Extracted data entries:
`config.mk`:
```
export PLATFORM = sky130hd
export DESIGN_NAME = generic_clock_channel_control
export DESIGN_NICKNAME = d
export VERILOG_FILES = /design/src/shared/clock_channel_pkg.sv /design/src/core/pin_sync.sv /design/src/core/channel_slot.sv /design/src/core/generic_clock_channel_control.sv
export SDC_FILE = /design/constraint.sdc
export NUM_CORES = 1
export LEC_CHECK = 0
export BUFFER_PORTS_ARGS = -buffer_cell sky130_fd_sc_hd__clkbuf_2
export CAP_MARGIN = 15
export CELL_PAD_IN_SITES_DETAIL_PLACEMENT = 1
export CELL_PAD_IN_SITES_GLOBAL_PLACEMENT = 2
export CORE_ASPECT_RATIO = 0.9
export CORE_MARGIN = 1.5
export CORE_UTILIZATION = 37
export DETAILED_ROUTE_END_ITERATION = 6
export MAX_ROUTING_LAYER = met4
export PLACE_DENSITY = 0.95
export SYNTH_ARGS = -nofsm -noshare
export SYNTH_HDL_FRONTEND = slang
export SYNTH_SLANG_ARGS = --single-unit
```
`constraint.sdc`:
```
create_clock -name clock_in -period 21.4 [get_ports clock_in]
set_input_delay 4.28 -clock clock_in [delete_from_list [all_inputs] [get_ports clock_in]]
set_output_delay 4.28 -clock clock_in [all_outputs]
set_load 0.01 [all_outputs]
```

---

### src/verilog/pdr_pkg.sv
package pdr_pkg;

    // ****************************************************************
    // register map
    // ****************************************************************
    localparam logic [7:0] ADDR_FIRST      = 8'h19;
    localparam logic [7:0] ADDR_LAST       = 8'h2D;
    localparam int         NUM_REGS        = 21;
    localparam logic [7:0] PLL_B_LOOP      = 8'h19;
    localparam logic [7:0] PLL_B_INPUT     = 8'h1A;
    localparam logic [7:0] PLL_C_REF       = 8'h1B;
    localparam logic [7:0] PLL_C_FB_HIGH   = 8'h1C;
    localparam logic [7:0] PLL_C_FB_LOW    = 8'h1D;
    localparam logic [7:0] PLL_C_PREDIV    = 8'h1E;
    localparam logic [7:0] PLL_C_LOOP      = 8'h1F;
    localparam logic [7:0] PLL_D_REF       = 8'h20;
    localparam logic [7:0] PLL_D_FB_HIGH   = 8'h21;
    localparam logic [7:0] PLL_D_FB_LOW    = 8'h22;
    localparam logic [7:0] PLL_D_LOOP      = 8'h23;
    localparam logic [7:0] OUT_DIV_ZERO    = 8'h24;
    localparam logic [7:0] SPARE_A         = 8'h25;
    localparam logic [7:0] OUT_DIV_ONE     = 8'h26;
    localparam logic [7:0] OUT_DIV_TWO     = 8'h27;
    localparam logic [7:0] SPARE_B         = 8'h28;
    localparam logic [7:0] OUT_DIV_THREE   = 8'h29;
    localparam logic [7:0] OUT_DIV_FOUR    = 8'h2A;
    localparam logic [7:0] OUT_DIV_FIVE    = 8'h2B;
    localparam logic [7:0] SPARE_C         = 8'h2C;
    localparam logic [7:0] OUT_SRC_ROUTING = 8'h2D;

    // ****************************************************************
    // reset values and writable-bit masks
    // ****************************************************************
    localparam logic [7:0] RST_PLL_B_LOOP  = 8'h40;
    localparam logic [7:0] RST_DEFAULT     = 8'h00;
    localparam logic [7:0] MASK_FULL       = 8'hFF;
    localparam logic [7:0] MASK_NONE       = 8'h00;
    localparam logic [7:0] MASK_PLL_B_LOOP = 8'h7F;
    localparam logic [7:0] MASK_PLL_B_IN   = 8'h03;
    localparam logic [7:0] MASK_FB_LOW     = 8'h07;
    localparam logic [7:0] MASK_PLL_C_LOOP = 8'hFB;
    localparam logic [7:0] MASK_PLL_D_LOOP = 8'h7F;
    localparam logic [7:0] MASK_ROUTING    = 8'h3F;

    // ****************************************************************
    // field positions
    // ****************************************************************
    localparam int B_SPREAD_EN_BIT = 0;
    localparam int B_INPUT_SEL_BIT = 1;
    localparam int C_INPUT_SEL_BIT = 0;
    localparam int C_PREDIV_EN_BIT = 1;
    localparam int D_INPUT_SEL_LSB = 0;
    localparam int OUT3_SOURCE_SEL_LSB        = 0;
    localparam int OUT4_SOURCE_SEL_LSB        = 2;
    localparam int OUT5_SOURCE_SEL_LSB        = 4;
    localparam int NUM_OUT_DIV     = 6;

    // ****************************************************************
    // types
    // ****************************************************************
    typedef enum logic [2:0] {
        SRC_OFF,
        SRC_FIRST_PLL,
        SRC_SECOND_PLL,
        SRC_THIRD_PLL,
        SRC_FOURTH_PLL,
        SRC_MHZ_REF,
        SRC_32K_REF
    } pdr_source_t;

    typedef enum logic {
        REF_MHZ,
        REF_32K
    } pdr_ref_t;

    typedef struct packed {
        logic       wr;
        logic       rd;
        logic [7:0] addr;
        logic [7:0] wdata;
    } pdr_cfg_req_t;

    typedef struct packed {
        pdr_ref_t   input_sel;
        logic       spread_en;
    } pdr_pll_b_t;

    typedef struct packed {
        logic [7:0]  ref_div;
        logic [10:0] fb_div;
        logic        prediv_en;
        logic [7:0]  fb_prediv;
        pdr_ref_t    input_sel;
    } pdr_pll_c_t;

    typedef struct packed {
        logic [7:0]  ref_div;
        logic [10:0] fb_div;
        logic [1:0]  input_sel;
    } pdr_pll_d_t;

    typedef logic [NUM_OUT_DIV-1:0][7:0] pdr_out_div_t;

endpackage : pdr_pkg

- Work instruction: Exactly one number is the expected answer: the count of lines in the entries where the word "enum" is found.

- Answer section: 2